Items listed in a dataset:

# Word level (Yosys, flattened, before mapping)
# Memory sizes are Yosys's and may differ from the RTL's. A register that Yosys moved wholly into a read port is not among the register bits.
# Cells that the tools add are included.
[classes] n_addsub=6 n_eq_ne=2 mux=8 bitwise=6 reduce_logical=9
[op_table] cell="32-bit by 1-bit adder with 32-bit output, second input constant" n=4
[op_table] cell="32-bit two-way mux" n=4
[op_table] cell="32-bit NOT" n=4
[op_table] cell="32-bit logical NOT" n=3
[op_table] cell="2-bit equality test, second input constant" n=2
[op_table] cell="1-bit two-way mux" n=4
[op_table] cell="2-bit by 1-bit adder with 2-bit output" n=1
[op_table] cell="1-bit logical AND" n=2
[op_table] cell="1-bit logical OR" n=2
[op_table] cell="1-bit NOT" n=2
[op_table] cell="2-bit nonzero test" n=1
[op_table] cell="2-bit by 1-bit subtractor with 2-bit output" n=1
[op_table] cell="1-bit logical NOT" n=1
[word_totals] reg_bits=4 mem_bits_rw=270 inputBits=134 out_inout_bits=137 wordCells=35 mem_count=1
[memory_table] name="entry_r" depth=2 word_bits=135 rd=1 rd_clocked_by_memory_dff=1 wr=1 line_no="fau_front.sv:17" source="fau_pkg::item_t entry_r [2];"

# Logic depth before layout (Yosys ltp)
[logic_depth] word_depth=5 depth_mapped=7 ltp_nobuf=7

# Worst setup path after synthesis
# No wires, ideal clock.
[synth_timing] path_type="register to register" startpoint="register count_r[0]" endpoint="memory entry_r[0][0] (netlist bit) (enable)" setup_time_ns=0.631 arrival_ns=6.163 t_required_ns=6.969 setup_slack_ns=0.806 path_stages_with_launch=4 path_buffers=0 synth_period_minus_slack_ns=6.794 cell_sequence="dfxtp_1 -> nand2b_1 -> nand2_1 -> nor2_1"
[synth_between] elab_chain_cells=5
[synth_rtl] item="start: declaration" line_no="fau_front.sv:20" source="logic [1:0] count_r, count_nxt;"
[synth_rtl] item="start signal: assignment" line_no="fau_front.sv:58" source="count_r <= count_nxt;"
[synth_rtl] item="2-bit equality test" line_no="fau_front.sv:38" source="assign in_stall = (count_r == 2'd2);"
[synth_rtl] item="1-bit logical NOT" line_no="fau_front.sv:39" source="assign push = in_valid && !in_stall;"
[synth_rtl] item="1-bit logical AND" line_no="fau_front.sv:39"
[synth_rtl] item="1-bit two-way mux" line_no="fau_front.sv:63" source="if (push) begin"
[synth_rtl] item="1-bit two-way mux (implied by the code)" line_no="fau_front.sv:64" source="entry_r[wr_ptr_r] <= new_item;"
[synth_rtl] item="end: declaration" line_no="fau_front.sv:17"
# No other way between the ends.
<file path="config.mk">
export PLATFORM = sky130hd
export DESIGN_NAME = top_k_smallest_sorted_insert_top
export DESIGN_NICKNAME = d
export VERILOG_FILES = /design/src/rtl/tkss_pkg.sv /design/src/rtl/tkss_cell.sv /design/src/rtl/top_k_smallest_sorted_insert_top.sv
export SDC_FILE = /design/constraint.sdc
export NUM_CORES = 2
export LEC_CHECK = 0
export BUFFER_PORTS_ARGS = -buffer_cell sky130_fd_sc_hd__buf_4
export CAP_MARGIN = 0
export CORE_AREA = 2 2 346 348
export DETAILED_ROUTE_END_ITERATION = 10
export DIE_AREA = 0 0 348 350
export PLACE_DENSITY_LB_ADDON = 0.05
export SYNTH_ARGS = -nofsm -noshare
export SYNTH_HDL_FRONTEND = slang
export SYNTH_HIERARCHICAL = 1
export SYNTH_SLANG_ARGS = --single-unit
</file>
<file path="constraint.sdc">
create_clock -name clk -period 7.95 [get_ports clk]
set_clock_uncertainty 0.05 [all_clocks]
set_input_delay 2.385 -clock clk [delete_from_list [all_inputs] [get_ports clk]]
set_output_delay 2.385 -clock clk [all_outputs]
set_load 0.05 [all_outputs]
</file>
--
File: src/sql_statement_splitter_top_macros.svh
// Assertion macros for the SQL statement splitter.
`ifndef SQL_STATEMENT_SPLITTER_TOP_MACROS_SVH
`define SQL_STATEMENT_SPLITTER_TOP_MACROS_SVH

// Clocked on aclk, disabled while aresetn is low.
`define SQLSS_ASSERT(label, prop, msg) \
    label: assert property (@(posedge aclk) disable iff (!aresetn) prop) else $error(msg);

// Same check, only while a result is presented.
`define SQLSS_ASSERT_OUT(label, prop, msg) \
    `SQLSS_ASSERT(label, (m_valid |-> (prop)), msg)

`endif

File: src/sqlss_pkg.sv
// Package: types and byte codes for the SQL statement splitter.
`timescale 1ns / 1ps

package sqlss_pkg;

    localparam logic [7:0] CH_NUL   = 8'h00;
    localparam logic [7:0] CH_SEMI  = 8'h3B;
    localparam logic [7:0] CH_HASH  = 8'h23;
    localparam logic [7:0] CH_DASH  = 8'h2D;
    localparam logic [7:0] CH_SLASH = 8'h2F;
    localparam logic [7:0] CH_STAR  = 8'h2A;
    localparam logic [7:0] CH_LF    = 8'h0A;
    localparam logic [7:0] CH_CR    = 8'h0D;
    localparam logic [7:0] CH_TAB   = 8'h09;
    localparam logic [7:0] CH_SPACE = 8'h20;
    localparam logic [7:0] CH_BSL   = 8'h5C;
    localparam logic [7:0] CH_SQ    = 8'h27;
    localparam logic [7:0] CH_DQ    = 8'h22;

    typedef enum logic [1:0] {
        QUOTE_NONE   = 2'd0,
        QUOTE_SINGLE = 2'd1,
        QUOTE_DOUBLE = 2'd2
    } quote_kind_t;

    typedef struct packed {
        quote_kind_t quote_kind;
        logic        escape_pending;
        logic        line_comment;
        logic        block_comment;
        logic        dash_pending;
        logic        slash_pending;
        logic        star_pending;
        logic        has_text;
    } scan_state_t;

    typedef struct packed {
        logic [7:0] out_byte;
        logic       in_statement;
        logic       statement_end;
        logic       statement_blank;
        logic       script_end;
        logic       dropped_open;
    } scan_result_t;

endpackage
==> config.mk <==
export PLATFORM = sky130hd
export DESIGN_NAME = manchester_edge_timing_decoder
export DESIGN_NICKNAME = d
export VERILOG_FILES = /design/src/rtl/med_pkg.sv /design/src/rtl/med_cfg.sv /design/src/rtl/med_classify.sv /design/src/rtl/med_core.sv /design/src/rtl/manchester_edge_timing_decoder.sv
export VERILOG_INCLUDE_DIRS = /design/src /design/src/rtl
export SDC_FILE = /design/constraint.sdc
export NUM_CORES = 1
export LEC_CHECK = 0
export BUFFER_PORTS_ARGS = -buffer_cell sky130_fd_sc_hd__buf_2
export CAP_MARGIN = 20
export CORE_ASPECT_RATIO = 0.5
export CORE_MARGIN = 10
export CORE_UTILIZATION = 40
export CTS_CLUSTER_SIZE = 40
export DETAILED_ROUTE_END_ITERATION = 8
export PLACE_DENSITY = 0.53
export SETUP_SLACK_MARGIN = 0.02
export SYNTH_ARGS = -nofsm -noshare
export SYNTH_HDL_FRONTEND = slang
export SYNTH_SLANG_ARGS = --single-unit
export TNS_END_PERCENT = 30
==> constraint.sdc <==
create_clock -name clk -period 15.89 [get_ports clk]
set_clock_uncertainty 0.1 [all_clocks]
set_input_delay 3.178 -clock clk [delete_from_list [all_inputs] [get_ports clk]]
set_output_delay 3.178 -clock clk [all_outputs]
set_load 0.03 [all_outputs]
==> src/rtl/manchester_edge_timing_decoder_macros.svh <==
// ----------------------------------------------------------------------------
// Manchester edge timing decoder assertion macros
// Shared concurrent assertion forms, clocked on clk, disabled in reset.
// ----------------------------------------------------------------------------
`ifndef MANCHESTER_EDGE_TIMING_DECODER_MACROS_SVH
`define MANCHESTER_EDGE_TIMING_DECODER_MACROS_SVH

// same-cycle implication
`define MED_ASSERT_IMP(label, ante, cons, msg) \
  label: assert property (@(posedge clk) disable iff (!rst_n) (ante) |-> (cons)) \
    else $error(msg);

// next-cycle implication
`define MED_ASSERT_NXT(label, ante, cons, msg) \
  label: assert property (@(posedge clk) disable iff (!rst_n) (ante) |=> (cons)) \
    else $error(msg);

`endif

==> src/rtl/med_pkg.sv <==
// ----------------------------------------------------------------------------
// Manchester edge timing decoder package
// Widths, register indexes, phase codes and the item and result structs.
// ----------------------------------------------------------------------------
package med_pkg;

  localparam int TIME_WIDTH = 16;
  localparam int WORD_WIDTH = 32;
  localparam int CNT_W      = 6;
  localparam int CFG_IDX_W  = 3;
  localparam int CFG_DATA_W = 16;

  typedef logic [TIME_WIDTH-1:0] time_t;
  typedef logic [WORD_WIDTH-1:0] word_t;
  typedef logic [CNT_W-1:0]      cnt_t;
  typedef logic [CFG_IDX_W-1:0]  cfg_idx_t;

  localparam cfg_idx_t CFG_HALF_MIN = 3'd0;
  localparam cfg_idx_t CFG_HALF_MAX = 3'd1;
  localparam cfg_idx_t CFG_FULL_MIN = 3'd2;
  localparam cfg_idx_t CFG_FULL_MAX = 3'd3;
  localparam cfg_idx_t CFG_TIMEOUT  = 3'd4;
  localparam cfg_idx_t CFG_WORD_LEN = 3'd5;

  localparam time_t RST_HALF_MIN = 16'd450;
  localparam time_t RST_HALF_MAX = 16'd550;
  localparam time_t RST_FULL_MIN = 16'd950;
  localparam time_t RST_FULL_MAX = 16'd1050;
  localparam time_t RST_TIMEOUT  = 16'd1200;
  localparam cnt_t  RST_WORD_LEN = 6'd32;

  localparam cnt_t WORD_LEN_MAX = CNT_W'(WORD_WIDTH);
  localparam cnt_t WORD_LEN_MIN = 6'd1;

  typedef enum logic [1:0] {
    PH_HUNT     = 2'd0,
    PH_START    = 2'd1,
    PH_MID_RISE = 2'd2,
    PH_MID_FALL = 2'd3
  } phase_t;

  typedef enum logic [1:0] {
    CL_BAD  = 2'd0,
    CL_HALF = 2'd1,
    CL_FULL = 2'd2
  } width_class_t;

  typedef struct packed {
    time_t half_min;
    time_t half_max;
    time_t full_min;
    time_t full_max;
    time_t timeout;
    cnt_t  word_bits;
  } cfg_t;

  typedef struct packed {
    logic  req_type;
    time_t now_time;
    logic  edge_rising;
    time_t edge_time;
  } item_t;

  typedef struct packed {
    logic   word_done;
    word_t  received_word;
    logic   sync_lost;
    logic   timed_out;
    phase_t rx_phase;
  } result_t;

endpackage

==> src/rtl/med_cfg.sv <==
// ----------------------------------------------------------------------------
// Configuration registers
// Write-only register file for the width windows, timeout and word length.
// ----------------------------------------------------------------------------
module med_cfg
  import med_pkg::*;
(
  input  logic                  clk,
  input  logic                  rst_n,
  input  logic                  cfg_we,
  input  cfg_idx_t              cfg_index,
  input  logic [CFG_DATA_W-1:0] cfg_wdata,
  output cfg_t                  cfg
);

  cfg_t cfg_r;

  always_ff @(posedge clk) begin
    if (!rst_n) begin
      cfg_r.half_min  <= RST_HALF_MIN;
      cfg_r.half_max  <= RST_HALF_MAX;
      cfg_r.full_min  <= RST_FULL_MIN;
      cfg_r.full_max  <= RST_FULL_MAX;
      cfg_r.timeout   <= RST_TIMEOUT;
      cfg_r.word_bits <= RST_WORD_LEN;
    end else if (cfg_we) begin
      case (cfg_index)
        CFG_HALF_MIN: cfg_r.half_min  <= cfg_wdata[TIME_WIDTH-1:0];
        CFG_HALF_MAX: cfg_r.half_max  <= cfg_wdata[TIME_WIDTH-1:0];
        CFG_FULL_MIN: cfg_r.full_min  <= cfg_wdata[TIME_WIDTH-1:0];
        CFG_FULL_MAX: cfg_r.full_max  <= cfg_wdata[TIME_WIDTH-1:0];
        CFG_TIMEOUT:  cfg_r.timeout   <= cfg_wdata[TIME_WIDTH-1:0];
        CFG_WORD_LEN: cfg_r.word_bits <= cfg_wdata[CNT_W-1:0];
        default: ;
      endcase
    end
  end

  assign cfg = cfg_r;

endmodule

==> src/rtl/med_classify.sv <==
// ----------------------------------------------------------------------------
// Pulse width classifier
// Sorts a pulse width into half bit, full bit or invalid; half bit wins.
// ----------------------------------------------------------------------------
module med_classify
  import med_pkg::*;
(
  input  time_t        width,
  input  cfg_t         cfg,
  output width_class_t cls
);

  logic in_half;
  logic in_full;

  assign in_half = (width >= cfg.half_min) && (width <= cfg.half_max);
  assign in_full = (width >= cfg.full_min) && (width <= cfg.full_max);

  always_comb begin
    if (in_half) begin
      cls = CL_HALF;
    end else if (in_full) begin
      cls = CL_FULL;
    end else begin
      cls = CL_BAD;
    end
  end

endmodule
* * *
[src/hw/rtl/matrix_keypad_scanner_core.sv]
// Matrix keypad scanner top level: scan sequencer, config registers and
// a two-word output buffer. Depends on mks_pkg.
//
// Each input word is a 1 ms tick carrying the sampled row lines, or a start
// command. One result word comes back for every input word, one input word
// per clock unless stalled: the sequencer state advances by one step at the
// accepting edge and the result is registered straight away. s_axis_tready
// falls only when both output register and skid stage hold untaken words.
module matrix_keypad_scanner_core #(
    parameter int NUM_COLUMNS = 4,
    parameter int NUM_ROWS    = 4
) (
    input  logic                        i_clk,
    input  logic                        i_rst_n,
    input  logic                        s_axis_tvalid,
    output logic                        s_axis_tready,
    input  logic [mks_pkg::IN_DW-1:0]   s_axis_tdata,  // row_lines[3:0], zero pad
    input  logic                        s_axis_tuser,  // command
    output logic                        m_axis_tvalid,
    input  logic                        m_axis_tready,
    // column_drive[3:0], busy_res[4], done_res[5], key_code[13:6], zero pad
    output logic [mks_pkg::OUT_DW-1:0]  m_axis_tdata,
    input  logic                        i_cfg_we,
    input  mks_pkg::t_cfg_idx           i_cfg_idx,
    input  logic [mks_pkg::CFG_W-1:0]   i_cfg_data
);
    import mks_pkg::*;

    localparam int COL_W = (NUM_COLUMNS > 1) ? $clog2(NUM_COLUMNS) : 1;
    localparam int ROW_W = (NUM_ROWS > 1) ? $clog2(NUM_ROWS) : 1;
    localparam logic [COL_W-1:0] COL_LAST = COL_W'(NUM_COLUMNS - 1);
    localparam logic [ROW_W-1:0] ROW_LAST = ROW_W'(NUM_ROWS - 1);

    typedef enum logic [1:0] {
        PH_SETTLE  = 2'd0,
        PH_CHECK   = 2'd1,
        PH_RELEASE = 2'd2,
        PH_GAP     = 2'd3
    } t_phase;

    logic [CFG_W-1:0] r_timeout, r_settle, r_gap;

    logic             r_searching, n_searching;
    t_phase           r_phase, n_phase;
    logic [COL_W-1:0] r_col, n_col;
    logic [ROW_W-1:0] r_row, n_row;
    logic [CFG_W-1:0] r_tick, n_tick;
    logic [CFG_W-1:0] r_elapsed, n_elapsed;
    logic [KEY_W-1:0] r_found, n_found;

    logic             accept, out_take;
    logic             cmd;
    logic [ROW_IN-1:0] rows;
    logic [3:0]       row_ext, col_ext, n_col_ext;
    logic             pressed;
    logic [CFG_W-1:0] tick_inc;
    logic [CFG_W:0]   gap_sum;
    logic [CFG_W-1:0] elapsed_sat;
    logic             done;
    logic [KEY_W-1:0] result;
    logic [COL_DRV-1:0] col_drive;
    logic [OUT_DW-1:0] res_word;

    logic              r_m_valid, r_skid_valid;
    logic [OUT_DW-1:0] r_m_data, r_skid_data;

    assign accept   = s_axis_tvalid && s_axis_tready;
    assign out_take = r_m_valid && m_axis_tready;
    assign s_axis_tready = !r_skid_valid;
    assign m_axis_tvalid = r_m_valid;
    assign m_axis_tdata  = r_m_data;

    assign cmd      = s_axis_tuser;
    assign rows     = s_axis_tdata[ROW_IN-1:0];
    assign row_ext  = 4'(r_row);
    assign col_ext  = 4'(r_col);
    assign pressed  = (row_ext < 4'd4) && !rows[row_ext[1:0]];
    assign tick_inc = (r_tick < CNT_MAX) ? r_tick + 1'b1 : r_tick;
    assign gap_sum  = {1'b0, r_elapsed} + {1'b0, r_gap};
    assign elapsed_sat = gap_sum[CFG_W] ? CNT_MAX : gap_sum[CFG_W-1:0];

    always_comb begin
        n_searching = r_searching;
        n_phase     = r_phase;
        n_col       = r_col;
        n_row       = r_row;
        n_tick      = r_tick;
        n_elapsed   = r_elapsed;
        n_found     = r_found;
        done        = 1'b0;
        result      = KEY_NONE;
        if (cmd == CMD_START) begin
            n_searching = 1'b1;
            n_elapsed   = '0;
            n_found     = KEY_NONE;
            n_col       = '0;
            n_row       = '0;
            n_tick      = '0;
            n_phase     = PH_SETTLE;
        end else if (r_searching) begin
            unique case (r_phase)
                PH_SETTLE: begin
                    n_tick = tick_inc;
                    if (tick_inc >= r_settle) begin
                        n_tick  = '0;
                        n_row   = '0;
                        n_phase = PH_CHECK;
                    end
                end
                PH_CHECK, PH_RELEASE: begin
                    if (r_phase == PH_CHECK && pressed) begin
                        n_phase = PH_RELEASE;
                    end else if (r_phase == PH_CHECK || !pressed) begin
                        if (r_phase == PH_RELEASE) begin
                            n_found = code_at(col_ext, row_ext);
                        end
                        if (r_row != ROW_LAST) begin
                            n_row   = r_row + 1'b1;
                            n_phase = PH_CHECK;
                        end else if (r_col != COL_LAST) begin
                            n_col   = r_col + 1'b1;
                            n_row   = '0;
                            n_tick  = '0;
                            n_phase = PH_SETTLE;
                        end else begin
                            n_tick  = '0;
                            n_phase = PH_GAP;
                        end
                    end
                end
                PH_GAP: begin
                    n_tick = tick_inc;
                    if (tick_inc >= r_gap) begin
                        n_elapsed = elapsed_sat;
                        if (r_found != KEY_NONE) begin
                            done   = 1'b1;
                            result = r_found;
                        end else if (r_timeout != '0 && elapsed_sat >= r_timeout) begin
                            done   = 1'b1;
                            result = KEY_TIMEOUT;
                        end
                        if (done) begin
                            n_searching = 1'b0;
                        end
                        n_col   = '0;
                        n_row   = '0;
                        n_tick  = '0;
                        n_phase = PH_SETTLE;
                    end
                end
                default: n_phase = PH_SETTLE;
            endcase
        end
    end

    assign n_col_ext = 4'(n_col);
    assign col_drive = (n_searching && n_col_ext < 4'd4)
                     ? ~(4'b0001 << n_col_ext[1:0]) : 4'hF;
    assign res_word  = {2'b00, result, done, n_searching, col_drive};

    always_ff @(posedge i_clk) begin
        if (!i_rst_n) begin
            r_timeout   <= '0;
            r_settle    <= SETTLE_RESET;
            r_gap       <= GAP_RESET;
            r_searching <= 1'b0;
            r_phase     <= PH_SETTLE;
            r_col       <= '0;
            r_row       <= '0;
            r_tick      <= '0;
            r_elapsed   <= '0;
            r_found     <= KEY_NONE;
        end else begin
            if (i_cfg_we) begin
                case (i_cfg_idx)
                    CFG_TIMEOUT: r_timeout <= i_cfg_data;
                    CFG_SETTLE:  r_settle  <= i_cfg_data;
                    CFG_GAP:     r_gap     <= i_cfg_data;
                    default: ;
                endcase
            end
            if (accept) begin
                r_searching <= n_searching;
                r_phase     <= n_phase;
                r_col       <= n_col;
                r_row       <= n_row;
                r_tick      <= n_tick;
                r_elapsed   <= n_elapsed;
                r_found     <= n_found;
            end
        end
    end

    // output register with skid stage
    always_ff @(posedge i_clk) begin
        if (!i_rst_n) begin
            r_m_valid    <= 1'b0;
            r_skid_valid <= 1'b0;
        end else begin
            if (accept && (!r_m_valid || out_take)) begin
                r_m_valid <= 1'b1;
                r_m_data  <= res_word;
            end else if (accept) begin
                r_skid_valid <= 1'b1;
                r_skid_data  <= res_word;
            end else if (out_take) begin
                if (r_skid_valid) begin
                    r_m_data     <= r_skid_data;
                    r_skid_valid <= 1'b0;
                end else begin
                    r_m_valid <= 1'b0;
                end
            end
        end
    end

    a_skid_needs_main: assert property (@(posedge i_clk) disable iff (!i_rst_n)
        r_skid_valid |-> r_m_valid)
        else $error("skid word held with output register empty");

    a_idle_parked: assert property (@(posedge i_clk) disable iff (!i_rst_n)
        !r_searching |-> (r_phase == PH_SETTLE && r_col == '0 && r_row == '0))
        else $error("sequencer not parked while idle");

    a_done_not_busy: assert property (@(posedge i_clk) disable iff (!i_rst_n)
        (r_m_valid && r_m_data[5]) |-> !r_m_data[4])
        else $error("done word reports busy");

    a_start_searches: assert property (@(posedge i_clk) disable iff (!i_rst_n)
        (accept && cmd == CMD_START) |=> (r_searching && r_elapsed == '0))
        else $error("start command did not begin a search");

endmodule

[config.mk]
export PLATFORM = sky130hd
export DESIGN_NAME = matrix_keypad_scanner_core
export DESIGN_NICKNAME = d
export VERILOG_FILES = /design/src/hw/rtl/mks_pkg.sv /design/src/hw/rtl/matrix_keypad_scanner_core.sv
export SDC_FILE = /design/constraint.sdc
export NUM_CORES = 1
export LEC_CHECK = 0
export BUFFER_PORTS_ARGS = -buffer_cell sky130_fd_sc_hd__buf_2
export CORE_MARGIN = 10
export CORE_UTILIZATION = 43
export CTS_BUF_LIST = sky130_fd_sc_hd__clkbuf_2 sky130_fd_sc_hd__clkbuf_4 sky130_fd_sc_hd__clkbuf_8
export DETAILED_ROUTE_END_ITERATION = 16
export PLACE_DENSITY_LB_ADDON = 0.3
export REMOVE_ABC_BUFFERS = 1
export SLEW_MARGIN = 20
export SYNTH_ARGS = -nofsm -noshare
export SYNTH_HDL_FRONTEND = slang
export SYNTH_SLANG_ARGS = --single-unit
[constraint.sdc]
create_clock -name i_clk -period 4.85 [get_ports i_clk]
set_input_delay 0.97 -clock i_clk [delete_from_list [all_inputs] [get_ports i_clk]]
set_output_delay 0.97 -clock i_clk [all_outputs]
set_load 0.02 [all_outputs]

Exercise requirements: Copy each line above holding "declaration".

Problem solution:
[synth_rtl] item="start: declaration" line_no="fau_front.sv:20" source="logic [1:0] count_r, count_nxt;"
[synth_rtl] item="end: declaration" line_no="fau_front.sv:17"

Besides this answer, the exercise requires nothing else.